[Start of section]

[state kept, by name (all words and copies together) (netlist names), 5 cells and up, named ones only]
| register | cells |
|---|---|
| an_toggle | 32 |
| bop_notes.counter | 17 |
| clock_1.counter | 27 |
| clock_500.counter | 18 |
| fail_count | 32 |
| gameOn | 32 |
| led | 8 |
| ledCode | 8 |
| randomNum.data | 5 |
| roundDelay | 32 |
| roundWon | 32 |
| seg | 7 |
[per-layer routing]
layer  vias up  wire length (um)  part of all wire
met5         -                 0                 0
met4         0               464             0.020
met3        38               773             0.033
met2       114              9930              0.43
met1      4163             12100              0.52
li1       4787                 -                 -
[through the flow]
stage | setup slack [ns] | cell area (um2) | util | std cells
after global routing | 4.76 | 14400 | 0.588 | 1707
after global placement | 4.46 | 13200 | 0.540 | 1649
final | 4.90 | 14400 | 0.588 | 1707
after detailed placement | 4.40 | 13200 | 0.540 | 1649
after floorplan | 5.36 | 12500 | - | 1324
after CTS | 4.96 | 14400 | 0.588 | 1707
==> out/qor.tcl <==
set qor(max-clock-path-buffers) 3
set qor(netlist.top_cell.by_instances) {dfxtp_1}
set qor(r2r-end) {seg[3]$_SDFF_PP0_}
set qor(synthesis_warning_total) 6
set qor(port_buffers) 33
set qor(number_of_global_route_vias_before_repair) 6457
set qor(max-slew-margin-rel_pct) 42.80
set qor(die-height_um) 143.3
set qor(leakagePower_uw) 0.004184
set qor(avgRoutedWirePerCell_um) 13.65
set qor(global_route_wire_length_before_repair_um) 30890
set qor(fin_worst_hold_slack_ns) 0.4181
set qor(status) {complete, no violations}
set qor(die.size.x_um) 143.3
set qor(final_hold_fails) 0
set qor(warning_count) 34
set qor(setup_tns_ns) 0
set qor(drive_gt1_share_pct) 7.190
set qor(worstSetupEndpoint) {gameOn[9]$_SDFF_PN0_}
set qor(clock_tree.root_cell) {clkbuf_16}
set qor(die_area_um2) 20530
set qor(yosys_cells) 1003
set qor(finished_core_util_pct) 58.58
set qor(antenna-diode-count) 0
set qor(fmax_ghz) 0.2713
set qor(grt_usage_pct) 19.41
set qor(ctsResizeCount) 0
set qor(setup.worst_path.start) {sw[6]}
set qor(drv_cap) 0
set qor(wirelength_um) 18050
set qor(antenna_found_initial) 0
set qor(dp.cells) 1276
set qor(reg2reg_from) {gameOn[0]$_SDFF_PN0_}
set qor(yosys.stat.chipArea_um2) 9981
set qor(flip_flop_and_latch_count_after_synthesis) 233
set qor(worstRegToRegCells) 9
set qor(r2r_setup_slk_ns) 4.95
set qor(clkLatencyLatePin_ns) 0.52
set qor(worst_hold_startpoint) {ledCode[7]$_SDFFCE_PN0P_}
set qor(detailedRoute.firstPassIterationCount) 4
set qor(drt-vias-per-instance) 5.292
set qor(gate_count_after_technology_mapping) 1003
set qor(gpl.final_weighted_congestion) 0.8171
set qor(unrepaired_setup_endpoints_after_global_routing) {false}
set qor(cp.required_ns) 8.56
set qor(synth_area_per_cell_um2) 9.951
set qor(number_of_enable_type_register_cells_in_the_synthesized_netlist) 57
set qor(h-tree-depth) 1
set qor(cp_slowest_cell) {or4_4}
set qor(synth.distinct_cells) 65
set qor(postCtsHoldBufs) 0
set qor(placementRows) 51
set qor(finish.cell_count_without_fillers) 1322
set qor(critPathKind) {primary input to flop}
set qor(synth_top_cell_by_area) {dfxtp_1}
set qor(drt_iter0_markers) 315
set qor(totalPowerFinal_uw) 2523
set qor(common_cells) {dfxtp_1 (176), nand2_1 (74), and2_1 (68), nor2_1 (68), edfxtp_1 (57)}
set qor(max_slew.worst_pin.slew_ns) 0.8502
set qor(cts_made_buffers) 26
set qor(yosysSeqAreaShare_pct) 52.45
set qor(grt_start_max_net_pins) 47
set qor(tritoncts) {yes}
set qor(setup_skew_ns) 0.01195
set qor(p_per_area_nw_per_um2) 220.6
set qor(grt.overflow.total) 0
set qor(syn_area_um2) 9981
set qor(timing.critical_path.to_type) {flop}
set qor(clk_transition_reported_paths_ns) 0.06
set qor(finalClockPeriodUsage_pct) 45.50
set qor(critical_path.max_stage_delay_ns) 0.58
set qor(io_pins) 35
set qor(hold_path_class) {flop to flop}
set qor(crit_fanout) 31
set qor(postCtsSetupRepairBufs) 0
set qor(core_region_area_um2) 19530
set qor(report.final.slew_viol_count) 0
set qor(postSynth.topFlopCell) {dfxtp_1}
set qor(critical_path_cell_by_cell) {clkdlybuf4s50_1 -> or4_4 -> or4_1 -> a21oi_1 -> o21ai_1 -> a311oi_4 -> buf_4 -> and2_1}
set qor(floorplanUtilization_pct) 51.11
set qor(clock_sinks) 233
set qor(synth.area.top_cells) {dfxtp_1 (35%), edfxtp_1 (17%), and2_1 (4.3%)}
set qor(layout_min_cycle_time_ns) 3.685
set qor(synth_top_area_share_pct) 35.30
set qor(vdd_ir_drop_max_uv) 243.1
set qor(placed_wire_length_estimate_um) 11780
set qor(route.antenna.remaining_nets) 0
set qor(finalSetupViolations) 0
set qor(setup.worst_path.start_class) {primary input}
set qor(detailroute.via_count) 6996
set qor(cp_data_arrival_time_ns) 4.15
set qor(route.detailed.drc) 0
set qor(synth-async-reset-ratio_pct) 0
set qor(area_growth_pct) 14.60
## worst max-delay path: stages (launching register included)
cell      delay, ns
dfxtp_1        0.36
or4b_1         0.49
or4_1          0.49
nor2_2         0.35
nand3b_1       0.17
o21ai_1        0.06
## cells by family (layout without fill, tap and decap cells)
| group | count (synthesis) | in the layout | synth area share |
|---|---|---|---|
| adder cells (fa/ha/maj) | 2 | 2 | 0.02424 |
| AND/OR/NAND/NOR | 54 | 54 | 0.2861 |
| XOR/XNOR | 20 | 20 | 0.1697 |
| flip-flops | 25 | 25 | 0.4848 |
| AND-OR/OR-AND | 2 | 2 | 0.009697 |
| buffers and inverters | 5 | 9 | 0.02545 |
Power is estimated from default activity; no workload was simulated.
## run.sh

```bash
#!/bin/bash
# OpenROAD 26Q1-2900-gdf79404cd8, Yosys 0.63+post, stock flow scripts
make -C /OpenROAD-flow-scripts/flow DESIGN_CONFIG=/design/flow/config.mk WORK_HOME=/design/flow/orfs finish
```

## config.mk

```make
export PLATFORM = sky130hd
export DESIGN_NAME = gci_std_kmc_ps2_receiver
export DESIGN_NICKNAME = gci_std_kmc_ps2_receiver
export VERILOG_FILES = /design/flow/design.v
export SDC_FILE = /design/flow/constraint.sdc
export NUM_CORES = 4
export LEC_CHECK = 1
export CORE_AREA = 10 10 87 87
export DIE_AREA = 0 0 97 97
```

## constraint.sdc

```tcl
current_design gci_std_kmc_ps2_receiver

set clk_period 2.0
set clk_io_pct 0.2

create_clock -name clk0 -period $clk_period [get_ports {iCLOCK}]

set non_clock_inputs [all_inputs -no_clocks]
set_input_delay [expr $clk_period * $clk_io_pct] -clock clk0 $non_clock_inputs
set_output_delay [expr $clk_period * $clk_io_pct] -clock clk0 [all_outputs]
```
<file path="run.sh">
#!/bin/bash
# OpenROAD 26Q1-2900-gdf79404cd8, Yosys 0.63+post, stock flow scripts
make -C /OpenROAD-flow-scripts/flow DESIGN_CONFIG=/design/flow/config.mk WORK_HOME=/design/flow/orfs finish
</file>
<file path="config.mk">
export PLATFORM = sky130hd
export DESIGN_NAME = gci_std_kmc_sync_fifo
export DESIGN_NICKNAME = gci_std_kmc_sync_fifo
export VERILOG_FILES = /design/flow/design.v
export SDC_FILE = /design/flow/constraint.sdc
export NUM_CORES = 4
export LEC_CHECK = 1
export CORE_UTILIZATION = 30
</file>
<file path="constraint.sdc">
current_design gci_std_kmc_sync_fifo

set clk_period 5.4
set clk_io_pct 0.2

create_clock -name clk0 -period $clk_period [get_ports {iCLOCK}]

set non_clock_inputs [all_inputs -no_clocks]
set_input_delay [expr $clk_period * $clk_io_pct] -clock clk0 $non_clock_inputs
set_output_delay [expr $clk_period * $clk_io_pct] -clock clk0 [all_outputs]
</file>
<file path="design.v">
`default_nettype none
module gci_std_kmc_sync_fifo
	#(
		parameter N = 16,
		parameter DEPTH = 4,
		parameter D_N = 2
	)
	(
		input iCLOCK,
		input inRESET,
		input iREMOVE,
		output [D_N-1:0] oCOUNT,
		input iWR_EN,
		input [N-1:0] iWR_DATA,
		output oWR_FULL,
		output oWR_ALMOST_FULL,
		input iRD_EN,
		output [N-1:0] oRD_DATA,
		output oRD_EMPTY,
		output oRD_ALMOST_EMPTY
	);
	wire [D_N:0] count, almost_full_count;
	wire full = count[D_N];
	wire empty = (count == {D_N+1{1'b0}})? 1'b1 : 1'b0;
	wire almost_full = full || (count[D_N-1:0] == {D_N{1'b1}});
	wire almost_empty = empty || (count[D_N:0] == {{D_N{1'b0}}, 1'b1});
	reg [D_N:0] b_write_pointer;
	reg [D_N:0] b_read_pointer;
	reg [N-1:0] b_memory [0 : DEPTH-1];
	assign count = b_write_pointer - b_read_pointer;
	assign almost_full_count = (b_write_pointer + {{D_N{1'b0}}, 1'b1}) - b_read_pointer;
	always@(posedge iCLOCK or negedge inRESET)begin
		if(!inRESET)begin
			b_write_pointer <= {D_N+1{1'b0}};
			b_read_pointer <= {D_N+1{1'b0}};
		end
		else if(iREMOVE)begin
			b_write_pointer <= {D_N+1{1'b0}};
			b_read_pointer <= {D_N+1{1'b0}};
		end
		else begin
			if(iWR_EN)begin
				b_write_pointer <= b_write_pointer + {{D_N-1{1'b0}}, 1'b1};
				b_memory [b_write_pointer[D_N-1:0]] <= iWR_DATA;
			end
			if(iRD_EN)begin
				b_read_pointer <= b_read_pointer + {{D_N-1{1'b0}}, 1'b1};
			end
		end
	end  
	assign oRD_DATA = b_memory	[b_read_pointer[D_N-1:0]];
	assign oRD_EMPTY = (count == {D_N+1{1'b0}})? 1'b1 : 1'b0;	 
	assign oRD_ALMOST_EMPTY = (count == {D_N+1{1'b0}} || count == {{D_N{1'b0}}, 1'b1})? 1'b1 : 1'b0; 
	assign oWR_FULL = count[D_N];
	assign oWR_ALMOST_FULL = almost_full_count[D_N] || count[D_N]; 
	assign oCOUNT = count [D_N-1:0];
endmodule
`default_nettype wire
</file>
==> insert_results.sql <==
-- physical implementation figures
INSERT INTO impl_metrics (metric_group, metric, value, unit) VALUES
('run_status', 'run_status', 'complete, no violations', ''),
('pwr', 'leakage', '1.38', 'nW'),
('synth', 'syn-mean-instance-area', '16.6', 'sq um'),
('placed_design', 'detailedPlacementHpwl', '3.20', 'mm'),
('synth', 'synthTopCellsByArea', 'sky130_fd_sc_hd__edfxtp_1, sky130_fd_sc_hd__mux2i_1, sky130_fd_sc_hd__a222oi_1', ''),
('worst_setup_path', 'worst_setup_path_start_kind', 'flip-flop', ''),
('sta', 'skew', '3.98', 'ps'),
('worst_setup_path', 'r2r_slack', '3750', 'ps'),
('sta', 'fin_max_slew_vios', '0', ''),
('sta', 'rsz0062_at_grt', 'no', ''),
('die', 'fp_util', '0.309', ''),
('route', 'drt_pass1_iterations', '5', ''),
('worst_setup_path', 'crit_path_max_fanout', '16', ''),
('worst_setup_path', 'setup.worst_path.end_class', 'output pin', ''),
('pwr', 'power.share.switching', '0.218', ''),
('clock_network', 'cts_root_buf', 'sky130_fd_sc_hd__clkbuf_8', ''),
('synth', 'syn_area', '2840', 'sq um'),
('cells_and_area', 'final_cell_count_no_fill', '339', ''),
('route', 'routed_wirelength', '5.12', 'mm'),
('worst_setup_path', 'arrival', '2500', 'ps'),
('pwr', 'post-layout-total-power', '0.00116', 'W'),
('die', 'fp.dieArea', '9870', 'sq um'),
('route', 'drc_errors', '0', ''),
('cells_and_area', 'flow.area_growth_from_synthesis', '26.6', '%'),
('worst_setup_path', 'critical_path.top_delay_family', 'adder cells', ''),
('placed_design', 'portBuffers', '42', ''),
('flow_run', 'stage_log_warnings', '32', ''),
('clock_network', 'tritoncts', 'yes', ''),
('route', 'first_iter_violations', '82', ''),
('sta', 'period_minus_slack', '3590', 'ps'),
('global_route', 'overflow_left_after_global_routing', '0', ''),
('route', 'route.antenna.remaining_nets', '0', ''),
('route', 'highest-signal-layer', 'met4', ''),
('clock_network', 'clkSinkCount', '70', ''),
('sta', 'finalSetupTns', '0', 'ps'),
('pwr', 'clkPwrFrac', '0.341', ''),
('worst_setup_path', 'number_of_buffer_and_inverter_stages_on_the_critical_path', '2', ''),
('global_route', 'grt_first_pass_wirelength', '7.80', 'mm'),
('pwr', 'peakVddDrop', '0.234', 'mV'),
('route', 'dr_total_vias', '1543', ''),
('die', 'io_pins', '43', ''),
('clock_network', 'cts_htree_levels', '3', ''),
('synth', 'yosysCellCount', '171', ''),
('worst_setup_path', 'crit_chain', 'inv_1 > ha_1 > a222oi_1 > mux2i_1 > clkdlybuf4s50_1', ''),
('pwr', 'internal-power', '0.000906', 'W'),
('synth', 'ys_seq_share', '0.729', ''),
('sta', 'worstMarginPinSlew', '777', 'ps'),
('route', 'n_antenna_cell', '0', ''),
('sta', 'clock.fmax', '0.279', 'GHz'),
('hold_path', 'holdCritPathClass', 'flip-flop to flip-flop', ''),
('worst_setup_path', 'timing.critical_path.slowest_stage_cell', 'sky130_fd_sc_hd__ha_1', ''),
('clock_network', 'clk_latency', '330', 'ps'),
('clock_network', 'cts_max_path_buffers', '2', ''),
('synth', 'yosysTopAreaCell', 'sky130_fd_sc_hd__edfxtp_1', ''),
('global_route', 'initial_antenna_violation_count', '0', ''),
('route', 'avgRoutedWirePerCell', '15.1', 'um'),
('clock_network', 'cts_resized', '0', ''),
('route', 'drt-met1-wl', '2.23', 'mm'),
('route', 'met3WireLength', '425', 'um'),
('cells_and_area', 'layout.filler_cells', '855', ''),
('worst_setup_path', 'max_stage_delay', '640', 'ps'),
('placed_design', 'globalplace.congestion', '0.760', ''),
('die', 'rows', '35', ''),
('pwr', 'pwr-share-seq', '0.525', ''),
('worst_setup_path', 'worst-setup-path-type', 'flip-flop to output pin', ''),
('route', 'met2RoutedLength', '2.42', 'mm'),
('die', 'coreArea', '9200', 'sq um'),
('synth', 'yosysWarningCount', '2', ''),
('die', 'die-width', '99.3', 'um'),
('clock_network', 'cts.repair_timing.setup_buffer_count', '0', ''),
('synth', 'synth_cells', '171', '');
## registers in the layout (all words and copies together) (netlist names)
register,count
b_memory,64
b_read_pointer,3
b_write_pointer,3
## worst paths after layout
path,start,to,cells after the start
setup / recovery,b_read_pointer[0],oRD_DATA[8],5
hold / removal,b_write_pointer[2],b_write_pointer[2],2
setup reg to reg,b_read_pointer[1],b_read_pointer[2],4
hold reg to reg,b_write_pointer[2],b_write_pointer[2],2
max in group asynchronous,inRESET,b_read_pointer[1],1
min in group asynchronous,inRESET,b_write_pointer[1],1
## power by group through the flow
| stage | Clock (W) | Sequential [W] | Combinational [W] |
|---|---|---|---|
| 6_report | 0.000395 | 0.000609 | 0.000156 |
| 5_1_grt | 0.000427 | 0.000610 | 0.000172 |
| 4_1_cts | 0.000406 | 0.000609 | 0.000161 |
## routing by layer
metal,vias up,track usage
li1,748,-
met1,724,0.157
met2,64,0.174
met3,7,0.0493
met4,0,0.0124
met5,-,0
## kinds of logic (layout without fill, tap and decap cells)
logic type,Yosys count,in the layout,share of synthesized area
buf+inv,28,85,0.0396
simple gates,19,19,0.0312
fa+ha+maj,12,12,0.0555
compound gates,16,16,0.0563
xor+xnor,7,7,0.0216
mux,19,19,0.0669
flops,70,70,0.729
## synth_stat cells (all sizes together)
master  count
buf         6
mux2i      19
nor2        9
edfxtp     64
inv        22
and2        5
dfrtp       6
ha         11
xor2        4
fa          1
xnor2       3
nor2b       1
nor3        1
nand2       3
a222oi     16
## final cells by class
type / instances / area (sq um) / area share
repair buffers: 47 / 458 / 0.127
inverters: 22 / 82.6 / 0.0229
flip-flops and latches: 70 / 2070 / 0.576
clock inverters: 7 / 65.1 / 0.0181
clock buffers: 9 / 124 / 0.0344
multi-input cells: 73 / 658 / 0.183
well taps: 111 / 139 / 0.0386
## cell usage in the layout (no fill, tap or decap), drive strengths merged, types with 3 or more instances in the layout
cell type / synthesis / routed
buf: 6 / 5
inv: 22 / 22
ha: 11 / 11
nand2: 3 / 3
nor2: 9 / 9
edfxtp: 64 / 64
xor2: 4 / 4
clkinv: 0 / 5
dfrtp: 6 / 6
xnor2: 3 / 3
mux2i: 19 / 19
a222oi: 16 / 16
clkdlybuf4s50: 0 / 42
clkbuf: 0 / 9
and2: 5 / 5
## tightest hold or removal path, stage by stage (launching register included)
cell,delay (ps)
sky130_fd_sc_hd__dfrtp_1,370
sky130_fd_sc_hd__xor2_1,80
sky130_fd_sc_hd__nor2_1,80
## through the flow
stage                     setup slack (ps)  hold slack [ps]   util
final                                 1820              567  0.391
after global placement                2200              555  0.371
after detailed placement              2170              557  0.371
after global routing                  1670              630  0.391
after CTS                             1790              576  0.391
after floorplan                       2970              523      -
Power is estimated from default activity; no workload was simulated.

[End of section]

— DIRECTIONS —
For the records above, state how many lines contain "counter". Add nothing to the number.

— ANSWER TO THIS PROBLEM —
3